One huge impact in the last few years has been consolidation. Significant portions of the technologies and the vendor networks that we rely on to create and disseminate scholarly books and journals have been bought by large commercial entities, some of whom are competitors who are not aligned with the mission-driven community’s values. A significant amount of work and head space now goes into figuring out which set of partners, tools, and platforms stand the best chance over time of remaining available, remaining affordable, and protecting the data and interests of authors, editors, customers, and users.
ATG: How many current staff members does Duke University Press have? Do they come from diverse academic backgrounds outside of Duke University?
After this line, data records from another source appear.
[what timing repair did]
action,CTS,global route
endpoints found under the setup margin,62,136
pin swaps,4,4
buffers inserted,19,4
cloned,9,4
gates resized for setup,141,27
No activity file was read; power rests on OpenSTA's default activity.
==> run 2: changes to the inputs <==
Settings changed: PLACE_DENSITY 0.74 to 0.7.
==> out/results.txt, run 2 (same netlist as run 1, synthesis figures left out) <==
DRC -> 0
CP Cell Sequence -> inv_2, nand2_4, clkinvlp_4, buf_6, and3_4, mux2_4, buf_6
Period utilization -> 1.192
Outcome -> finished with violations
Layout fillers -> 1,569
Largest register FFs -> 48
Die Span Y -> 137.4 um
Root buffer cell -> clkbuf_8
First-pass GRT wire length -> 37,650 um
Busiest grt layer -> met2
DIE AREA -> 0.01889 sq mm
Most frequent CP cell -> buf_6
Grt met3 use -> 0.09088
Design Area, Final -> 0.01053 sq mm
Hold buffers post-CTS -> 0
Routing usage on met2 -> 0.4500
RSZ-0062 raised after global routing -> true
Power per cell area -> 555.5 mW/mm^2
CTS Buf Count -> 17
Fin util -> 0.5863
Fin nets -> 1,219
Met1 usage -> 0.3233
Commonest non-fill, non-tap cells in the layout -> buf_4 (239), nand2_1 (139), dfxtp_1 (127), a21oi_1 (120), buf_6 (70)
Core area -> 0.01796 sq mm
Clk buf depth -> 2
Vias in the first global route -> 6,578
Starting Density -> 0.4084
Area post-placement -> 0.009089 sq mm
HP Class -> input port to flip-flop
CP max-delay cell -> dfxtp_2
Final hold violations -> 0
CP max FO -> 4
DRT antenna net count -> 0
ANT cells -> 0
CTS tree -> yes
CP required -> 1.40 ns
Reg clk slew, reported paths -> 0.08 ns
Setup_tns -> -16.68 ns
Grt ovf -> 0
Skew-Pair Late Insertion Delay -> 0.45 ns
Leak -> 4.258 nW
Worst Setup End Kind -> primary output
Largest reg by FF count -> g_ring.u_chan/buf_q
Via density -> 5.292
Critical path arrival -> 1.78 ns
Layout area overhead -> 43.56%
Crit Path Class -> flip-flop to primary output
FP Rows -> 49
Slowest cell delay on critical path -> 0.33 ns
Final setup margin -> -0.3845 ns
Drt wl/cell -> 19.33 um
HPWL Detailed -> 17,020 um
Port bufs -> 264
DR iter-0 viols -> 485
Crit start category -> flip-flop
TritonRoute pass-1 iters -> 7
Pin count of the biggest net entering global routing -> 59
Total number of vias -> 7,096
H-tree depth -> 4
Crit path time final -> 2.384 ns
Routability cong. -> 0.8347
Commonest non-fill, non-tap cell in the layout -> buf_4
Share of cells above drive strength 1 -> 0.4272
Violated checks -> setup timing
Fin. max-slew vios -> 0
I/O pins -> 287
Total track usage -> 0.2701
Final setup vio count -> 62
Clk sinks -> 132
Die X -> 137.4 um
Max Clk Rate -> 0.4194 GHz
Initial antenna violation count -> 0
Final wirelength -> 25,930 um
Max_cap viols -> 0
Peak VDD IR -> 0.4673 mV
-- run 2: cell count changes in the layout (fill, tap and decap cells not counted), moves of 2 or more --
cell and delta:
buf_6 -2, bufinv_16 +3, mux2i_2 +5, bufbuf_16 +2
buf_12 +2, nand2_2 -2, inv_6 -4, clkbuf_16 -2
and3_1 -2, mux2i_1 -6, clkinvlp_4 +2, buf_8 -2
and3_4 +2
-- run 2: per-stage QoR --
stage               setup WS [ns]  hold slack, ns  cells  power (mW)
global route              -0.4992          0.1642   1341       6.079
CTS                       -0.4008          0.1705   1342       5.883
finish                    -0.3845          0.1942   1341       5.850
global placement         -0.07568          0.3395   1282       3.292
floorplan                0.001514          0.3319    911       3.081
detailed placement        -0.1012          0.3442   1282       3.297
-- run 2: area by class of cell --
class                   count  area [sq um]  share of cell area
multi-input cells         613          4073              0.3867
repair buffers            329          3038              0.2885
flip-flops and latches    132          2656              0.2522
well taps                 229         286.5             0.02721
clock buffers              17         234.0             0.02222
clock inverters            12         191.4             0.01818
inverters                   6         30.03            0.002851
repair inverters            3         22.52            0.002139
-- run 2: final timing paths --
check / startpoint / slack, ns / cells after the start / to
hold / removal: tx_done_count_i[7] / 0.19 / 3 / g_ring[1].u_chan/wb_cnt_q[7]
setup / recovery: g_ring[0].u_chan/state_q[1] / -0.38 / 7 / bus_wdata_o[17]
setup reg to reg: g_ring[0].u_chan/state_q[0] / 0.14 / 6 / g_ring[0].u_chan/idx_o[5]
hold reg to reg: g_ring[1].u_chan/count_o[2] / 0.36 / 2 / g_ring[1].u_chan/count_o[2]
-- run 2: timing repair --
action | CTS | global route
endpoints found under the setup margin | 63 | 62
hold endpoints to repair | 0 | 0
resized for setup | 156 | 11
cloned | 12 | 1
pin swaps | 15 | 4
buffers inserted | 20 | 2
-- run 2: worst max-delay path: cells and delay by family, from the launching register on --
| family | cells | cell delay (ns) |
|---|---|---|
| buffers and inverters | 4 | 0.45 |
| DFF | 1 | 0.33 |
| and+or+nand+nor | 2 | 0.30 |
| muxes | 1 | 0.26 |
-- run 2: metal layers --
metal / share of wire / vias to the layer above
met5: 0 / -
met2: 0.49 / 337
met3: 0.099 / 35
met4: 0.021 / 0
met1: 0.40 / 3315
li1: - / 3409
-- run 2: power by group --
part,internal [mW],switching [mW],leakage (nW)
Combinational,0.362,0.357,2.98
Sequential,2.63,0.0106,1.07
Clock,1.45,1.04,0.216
AB: We have about 110 permanent staff and about a fifteen paid student interns at any given time. A significant majority of us come from public education backgrounds. Because we are located in the Research Triangle area of North Carolina, we are fortunate to draw from stellar public institutions like NC State University, NC Central University, and UNC Chapel Hill, as well as private and public institutions further afield. We do have a contingent of Duke graduates. Durham is a wonderful place to live and quite a few Duke graduates would like to remain in the area and remain involved in academia. In the last several years, when recruiting for student interns, we’ve put a lot of effort into outreach to the many great HBCUs in the area. As is common with scholarly book publishers, positions in our book acquisition department attract people from across the country who want to build a career as an editor.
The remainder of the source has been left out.